开放环境多分布特性的局部敏感哈希检索方法
Open Environmental Locality-sensitive Hashing Retrieval for Multiple Distributed Characteristics作者机构:福建师范大学计算机与网络空间安全学院福建福州350117 数字福建环境监测物联网实验室(福建师范大学)福建福州350117 福建省网络安全与密码技术重点实验室(福建师范大学)福建福州350117
出 版 物:《软件学报》 (Journal of Software)
年 卷 期:2022年第33卷第4期
页 面:1200-1217页
核心收录:
学科分类:08[工学] 0835[工学-软件工程] 081202[工学-计算机软件与理论] 0812[工学-计算机科学与技术(可授工学、理学学位)]

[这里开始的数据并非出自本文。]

### src/gcd_pkg.sv
`timescale 1ns / 1ps
// ----------------------------------------------------------------------------
// gcd_pkg
// Shared widths, Q61 constants and elaboration-time helpers for the
// great-circle distance pipeline.
// ----------------------------------------------------------------------------
package gcd_pkg;

  localparam int LAT_W    = 28;
  localparam int LON_W    = 29;
  localparam int DLON_W   = 30;
  localparam int ANG_W    = 28;
  localparam int DIST_W   = 24;
  localparam int RADIUS_W = 24;
  localparam int Q_W      = 64;
  localparam int ROOT_W   = 63;
  localparam int REM_W    = 66;
  localparam int SQ_W     = 126;

  localparam logic signed [63:0] ONE_Q      = 64'sh2000_0000_0000_0000;
  localparam logic signed [63:0] THREE_Q    = 64'sh6000_0000_0000_0000;
  localparam logic signed [63:0] HALF_PI    = 64'sh3243_F6A8_885A_308D;
  localparam logic signed [63:0] QUARTER_PI = 64'sh1921_FB54_442D_1847;
  localparam logic [63:0]        PI_Q61     = 64'h6487_ED51_10B4_611A;

  localparam logic signed [31:0] FULL_TURN    = 32'sd377487360;
  localparam logic signed [31:0] HALF_TURN    = 32'sd188743680;
  localparam logic signed [31:0] QUARTER_TURN = 32'sd94371840;

  // radians per input unit, Q61, split for two narrow products
  localparam logic [63:0] RAD_FULL = (PI_Q61 + 64'd94371840) / 64'd188743680;
  localparam logic [17:0] RAD_LO   = RAD_FULL[17:0];
  localparam logic [17:0] RAD_HI   = RAD_FULL[35:18];

  localparam logic [DIST_W-1:0]   DIST_MAX     = '1;
  localparam logic [RADIUS_W-1:0] RADIUS_RESET = 24'd1632867;

  typedef struct packed {
    logic                    neg;
    logic signed [ANG_W-1:0] r;
  } red_t;

  // restoring long division, elaboration only
  function automatic logic [63:0] f_udiv(input logic [63:0] num, input logic [63:0] den);
    logic [64:0] rem;
    logic [63:0] quo;
    rem = '0;
    quo = '0;
    for (int b = 63; b >= 0; b--) begin
      rem = {rem[63:0], num[b]};
      if (rem >= {1'b0, den}) begin
        rem    = rem - {1'b0, den};
        quo[b] = 1'b1;
      end
    end
    return quo;
  endfunction

  // atan(2^-i) in Q61
  function automatic logic signed [63:0] f_atan(input int i);
    logic signed [63:0] acc;
    logic [63:0]        term;
    int                 odd;
    int                 prod;
    acc = '0;
    if (i == 0) begin
      acc = QUARTER_PI;
    end else begin
      for (int k = 0; k < 62; k++) begin
        odd  = 2 * k + 1;
        prod = i * odd;
        if (prod <= 61) begin
          term = f_udiv(64'd1 << (61 - prod), 64'(odd));
          if ((k & 1) != 0) acc = acc - $signed(term);
          else acc = acc + $signed(term);
        end
      end
    end
    return acc;
  endfunction

  // Q61 product, round half away from zero, saturate
  function automatic logic signed [63:0] f_mulq(input logic signed [63:0] a,
                                                input logic signed [63:0] b);
    logic         neg;
    logic [63:0]  ma;
    logic [63:0]  mb;
    logic [127:0] pr;
    logic [66:0]  m;
    logic [63:0]  mm;
    neg = a[63] ^ b[63];
    ma  = a[63] ? 64'(-a) : 64'(a);
    mb  = b[63] ? 64'(-b) : 64'(b);
    pr  = 128'(ma) * 128'(mb);
    pr  = pr + (128'd1 << 60);
    m   = pr[127:61];
    mm  = (|m[66:63]) ? 64'h7FFF_FFFF_FFFF_FFFF : {1'b0, m[62:0]};
    return neg ? -$signed(mm) : $signed(mm);
  endfunction

  // inverse CORDIC gain for n stages
  function automatic logic signed [63:0] f_inv_gain(input int n);
    logic [63:0]        p;
    logic signed [63:0] r;
    logic signed [63:0] t;
    p = 64'(ONE_Q);
    r = $signed((64'd3 << 61) / 64'd5);
    for (int i = 0; i < n; i++) begin
      if (2 * i < 64) p = p + (p >> (2 * i));
    end
    for (int j = 0; j < 6; j++) begin
      t = THREE_Q - f_mulq($signed(p), f_mulq(r, r));
      r = f_mulq(r, t) >>> 1;
    end
    return r;
  endfunction

  // wrap to [-180, 180) and fold into [-90, 90]
  function automatic red_t f_reduce(input logic signed [DLON_W-1:0] d);
    logic signed [31:0] m;
    red_t               res;
    m       = 32'(d);
    res.neg = 1'b0;
    if (m >= FULL_TURN) m = m - FULL_TURN;
    else if (m <= -FULL_TURN) m = m + FULL_TURN;
    if (m >= HALF_TURN) m = m - FULL_TURN;
    if (m < -HALF_TURN) m = m + FULL_TURN;
    if (m > QUARTER_TURN) begin
      m       = m - HALF_TURN;
      res.neg = 1'b1;
    end else if (m < -QUARTER_TURN) begin
      m       = m + HALF_TURN;
      res.neg = 1'b1;
    end
    res.r = ANG_W'(m);
    return res;
  endfunction

endpackage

基 金:国家自然科学基金(61772004) 福建省科技重大项目(2020H6011) 福建省自然科学基金(2020J01161)
主 题:开放环境 近似近邻检索 数据多分布特性 局部敏感哈希 数据检索
摘 要:基于局部敏感哈希的检索方法能够较好地解决高维大规模数据的近似近邻检索问题.但在开放环境下针对多种分布特性时,迄今尚未有令人满意的解决方案.利用Laplacian算子对数据分布剧烈变化敏感的特性,提出一种具有全局性、适用于开放环境下多种分布特性的基于Laplacian算子的局部敏感哈希搜索方法(LPLSH).该方法把Laplacian算子应用于数据投影的概率密度分布,找到数据投影分布的剧烈变化位置作为超平面的偏移量.从理论上证明了精简维度的哈希函数能够保持局部敏感性及低投影密度区间分割的有效性,分析了利用Laplacian算子计算的二阶导数对超平面偏移量设置的指导意义.与其他8种方法对比,LPLSH算法的F1值是其他方法最优值的0.8倍-5倍,耗费时间也大幅减少.通过对具有多种分布特性数据集上的实验验证,结果表明:LPLSH方法能够同时兼顾效率、精度和召回率,可满足开放环境下多分布特性的大规模高维检索的鲁棒性需求.